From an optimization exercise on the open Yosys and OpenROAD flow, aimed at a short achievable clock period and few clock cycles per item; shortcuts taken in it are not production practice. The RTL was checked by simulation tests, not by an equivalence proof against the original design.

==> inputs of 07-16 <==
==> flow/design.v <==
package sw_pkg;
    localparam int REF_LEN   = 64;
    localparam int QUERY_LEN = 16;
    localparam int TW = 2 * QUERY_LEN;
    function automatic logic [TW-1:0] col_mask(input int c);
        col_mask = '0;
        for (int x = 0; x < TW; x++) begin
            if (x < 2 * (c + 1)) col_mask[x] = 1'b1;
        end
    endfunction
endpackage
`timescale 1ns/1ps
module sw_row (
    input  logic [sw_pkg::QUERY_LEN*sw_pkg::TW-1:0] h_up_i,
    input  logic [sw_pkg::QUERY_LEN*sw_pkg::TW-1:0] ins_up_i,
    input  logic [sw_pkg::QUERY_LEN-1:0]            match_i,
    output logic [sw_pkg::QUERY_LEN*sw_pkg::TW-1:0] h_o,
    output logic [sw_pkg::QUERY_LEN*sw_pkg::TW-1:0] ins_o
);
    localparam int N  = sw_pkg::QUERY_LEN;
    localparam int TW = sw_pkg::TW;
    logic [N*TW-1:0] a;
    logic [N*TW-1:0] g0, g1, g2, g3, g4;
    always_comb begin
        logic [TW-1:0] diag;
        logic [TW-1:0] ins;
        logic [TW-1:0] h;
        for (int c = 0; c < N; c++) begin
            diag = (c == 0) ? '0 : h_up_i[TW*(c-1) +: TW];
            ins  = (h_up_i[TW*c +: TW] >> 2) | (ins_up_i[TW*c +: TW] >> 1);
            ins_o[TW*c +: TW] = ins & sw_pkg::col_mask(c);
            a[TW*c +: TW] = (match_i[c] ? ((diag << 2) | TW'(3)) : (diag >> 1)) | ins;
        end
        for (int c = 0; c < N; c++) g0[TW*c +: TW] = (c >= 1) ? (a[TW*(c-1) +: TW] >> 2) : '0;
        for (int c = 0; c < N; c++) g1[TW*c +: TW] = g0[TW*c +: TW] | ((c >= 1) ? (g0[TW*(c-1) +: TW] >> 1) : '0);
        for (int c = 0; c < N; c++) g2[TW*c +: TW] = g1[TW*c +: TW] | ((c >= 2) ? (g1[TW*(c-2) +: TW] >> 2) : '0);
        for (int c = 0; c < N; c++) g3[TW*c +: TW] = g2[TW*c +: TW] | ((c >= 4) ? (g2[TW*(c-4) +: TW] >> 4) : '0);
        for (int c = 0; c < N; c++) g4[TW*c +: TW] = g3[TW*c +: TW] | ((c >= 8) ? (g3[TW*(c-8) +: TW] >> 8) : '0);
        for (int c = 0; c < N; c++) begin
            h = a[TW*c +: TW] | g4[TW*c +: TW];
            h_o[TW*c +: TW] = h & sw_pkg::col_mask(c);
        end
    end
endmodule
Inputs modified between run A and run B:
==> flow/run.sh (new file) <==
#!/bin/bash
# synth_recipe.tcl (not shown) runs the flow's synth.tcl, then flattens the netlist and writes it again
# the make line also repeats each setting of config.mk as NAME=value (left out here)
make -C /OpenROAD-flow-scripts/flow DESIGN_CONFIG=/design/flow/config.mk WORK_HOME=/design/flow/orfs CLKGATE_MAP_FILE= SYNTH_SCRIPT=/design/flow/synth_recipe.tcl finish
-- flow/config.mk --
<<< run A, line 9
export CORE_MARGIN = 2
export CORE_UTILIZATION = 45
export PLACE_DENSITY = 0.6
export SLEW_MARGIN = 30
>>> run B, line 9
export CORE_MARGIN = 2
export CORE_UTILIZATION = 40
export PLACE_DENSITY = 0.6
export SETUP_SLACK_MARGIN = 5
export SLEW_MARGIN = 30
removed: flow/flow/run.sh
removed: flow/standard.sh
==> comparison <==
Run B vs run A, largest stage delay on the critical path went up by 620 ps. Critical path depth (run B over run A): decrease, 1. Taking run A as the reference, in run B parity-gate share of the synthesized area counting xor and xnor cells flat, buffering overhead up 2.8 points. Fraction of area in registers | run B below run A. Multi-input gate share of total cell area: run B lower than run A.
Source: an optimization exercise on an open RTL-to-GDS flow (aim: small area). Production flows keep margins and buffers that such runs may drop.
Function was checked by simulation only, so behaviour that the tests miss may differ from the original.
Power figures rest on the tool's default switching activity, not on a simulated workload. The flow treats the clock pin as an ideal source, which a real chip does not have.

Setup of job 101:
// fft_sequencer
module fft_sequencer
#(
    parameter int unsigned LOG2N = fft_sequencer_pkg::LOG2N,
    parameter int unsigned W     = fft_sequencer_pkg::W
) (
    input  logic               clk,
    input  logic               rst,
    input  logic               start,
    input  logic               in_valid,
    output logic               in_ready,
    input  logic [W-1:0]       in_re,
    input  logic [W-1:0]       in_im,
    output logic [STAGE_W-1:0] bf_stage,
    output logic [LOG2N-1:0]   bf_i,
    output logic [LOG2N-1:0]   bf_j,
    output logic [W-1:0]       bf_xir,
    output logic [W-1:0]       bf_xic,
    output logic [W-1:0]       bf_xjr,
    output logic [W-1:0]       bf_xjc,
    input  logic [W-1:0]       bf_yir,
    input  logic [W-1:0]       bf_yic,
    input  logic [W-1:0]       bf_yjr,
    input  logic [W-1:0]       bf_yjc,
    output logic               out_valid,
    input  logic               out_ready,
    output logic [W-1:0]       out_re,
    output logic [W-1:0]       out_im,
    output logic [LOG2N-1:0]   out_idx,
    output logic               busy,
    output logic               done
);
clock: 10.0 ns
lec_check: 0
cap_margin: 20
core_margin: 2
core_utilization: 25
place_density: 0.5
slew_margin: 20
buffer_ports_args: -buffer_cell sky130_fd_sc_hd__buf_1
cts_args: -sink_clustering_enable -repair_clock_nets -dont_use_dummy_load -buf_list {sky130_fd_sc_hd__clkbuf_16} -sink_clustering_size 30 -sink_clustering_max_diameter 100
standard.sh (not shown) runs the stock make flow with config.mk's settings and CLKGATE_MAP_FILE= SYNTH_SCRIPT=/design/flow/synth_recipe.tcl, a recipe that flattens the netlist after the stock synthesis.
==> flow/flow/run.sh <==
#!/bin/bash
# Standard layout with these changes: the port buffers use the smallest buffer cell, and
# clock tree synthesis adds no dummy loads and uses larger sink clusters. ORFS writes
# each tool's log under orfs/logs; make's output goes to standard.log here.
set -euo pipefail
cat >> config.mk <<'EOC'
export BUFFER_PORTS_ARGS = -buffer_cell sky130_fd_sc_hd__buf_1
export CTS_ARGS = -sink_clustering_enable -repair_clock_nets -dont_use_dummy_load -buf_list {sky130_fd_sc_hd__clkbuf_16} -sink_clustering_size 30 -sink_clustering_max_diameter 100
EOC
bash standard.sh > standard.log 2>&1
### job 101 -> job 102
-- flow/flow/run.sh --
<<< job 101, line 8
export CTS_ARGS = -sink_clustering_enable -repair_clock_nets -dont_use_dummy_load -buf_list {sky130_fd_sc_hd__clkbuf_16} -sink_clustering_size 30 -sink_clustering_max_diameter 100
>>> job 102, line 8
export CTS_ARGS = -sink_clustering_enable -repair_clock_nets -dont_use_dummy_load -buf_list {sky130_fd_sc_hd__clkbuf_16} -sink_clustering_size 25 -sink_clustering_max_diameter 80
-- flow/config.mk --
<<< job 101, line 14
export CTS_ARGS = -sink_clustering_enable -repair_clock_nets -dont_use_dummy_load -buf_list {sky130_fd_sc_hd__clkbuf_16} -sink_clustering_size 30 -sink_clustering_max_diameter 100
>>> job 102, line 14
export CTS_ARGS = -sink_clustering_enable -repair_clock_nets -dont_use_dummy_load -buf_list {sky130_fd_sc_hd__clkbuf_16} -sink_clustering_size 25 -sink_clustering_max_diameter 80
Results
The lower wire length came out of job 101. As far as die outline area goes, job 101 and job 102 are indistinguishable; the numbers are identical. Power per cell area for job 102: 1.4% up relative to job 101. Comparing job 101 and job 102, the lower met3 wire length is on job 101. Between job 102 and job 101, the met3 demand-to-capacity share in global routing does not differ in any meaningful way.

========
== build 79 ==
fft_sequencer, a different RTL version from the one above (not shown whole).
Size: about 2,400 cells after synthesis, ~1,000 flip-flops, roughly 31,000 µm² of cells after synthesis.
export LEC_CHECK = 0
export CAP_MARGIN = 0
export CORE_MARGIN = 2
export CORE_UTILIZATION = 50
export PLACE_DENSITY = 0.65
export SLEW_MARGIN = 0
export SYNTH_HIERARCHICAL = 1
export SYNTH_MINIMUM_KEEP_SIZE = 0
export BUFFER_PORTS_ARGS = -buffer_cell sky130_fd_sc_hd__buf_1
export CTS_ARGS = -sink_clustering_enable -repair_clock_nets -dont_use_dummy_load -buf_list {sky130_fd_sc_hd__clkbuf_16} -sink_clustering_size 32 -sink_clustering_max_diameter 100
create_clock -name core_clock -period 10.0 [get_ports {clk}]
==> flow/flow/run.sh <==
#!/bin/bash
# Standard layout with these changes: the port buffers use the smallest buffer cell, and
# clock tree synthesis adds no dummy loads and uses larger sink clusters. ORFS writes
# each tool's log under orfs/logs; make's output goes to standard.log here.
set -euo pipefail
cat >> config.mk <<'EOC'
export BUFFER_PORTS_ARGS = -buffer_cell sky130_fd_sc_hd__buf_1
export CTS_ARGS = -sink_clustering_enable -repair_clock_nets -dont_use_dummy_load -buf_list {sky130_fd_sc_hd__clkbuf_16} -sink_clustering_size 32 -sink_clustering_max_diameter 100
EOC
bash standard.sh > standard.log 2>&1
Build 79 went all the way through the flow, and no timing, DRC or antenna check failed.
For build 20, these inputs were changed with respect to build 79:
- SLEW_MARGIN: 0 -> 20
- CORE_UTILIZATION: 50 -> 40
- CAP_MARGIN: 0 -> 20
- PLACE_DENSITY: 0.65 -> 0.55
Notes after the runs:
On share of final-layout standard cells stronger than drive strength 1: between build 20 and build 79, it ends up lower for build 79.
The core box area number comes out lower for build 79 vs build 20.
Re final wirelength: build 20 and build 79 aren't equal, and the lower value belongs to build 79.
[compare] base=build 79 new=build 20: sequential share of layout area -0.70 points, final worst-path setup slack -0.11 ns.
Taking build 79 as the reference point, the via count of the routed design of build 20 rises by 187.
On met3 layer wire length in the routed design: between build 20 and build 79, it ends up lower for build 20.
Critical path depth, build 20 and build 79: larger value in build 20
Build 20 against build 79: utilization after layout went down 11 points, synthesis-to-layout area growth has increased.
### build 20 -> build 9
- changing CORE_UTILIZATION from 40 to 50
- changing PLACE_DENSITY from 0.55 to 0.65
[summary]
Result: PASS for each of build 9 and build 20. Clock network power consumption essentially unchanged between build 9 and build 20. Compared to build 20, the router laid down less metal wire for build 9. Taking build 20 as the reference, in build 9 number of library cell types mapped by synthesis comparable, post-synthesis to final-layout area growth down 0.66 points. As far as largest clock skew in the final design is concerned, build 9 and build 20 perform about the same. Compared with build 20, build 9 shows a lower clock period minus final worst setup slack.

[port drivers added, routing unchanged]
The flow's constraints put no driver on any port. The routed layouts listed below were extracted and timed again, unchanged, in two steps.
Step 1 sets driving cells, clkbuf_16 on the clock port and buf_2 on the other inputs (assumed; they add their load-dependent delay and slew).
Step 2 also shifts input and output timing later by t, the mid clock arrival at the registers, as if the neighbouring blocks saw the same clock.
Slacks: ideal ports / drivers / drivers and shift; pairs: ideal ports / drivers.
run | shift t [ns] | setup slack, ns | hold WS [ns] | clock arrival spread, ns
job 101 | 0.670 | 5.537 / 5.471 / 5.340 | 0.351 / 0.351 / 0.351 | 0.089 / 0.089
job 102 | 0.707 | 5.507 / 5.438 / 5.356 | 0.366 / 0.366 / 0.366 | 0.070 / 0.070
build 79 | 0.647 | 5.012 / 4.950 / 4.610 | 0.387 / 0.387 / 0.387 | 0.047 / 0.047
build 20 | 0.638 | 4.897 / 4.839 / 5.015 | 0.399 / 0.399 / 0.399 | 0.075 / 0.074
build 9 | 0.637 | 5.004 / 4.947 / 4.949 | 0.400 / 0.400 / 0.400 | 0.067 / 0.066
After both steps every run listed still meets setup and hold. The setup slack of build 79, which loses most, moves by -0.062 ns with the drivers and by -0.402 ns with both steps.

* _Problem to work on_
For this exercise, please copy exactly the lines of the material above from its first line through the line where "for (int x = 0; x < TW; x++) begin" appears.

* _Worked solution_
From an optimization exercise on the open Yosys and OpenROAD flow, aimed at a short achievable clock period and few clock cycles per item; shortcuts taken in it are not production practice. The RTL was checked by simulation tests, not by an equivalence proof against the original design.

==> inputs of 07-16 <==
==> flow/design.v <==
package sw_pkg;
    localparam int REF_LEN   = 64;
    localparam int QUERY_LEN = 16;
    localparam int TW = 2 * QUERY_LEN;
    function automatic logic [TW-1:0] col_mask(input int c);
        col_mask = '0;
        for (int x = 0; x < TW; x++) begin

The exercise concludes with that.